Geckoboard vs Whatagraph
Side-by-side trajectory, velocity, and editorial themes.
Geckoboard polishes chart visualizations and deepens support-ops integrations in steady cadence
Geckoboard is in a polish-and-deepen cycle. Chart visualizations are being refreshed one type at a time — column, bar, and now stacked columns, framed by the team as the first new visualization in several years. Integrations get richer filtering (HubSpot cross-object) and faster live data (Zendesk webhook-based status), and Custom Dashboard Templates targets large organizations that have been rebuilding the same dashboard for dozens of teams.
The product is leaning further into the operational-dashboard use case, especially in support (Zendesk, HubSpot, Aircall). Investments split between scaling administration (templates) and surface polish (chart visualizations). Nothing in the recent stream suggests a category move or platform shift; the shape is of a mature SaaS optimizing for retention and per-account expansion.

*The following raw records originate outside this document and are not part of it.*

Background: an optimization exercise with open tools, aiming at small area. Do not read the settings as production practice.
Only simulation tests tie the RTL to the original design; equivalence was not proved.
Power and IR drop assume default switching activity.

Design rx_adc_conditioner, start of the top module:
module rx_adc_conditioner
#(
    parameter int ADDR_DC_OFFSET_CL_EN = DEF_ADDR_DC_OFFSET_CL_EN,
    parameter int ADDR_ADC_OFFSET_0    = DEF_ADDR_ADC_OFFSET_0,
    parameter int ADDR_ADC_OFFSET_1    = DEF_ADDR_ADC_OFFSET_1,
    parameter int ADDR_ADC_OFFSET_2    = DEF_ADDR_ADC_OFFSET_2,
    parameter int ADDR_ADC_OFFSET_3    = DEF_ADDR_ADC_OFFSET_3,
    parameter int ADDR_RX_MUX          = DEF_ADDR_RX_MUX
) (
    input  logic              clock,
    input  logic              reset,
    input  logic              enable,
    input  logic [ADDR_W-1:0] serial_addr,
    input  logic [DATA_W-1:0] serial_data,
    input  logic              serial_strobe,
    input  logic [ADC_W-1:0]  rx_a_a,
    input  logic [ADC_W-1:0]  rx_b_a,
    input  logic [ADC_W-1:0]  rx_a_b,
    input  logic [ADC_W-1:0]  rx_b_b,
    output logic [31:0]       rssi_0,
    output logic [31:0]       rssi_1,
    output logic [31:0]       rssi_2,
    output logic [31:0]       rssi_3,
    output logic [SMP_W-1:0]  ddc0_in_i,
    output logic [SMP_W-1:0]  ddc0_in_q,
    output logic [SMP_W-1:0]  ddc1_in_i,
    output logic [SMP_W-1:0]  ddc1_in_q,
    output logic [SMP_W-1:0]  ddc2_in_i,
    output logic [SMP_W-1:0]  ddc2_in_q,
    output logic [SMP_W-1:0]  ddc3_in_i,
    output logic [SMP_W-1:0]  ddc3_in_q,
    output logic [3:0]        rx_numchan
);
Size in the first run: about 4100 cells after synthesis, about 490 flip-flops.
Settings: LEC_CHECK=0, ABC_AREA=1, CAP_MARGIN=20, CORE_MARGIN=2, CORE_UTILIZATION=45, CTS_BUF_LIST=sky130_fd_sc_hd__clkbuf_8, CTS_CLUSTER_DIAMETER=45, CTS_CLUSTER_SIZE=20, SLEW_MARGIN=20; clock period 5.5 ns.
standard.sh (not shown) runs the stock make flow with config.mk's settings and CLKGATE_MAP_FILE= SYNTH_SCRIPT=/design/flow/synth_recipe.tcl, a recipe that flattens the netlist after the stock synthesis.
==> flow/flow/run.sh <==
#!/bin/bash
# The standard layout (standard.sh) with these changes:
#  1. Synthesis runs the standard flow's own script, synth_recipe.tcl, except that Yosys's
#     extract_fa is skipped and the final ABC mapping uses flow/area.abc
#     (area mapping under a 3.4 ns delay target) instead of ORFS's script.
#     Registers, their names and cell types are those of the standard synthesis.
#  2. Every port is buffered with the smallest buffer, sky130_fd_sc_hd__buf_1.
set -euo pipefail
W=$PWD
cat > "$W/own_synth.tcl" <<EOS
yosys -import
proc extract_fa {args} { puts "extract_fa skipped: ABC maps the adders" }
proc abc {args} {
  set i [lsearch -exact \$args -script]
  if { \$i >= 0 } {
    set args [lreplace \$args [expr {\$i + 1}] [expr {\$i + 1}] $W/flow/area.abc]
  }
  puts "abc \$args"
  yosys abc {*}\$args
}
source $W/synth_recipe.tcl
EOS
sed "s#SYNTH_SCRIPT=[^ ]*#SYNTH_SCRIPT=$W/own_synth.tcl#" standard.sh > own_standard.sh
grep -q "SYNTH_SCRIPT=$W/own_synth.tcl" own_standard.sh
export BUFFER_PORTS_ARGS="-buffer_cell sky130_fd_sc_hd__buf_1"
export CTS_ARGS="-sink_clustering_enable -repair_clock_nets -sink_clustering_size 20 -sink_clustering_max_diameter 45 -buf_list sky130_fd_sc_hd__clkbuf_8 -dont_use_dummy_load"
bash own_standard.sh > flow.log 2>&1
==> flow/flow/area.abc <==
strash
dc2
dch
map -D 3400
strash
dc2
dch
map -D 3400
buffer
upsize -D 3400
dnsize -D 3400
stime -p
The baseline went through all stages and came out clean.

Expect the next few releases to continue the chart polish sweep — line charts and pie/donut variants are the obvious unfinished sets — and to roll Custom Dashboard Templates out beyond the initial Zendesk/Aircall/HubSpot trio. A second cross-object filter against Salesforce or another CRM is a plausible follow-up.
Whatagraph adds Data Storage and a Snowflake source — agency reports stop waiting on live API calls.
Whatagraph is moving from 'report builder over live API connections' to 'managed data layer plus report builder.' Two recent releases anchor the shift: Data Storage lets Whatagraph store customer data on its own infrastructure with a 24-month default backfill, and Snowflake has been added as a first-party data source so warehouse tables can sit alongside paid media and web analytics in the same report. Around that, the company is filling in standard reporting depth — GeoMap widget, conditional formatting, Gauge and Heatmap widget types — plus broader integration coverage like bol. Retailer and Advertising for Benelux retail media and a rebuilt event-level CallTrackingMetrics.
The product is pushing toward becoming an agency-grade marketing reporting platform that also owns the data plumbing. Historically agencies had to choose between Whatagraph-style report builders (fast but live-API constrained) and BigQuery-based stacks (flexible but heavyweight). Whatagraph's managed Storage destination collapses that choice, and the Snowflake source pulls customer-warehouse data directly into the reporting surface — both moves widen the addressable customer set into mid-market and larger agencies.
Expect the next quarter to deepen the data layer: a SQL-style transformation interface on stored data, more warehouse sources (likely Databricks or Redshift), and a billing change that splits the storage layer from the report-builder seat licenses. The GeoMap widget will exit beta with continent-grouped drill-downs.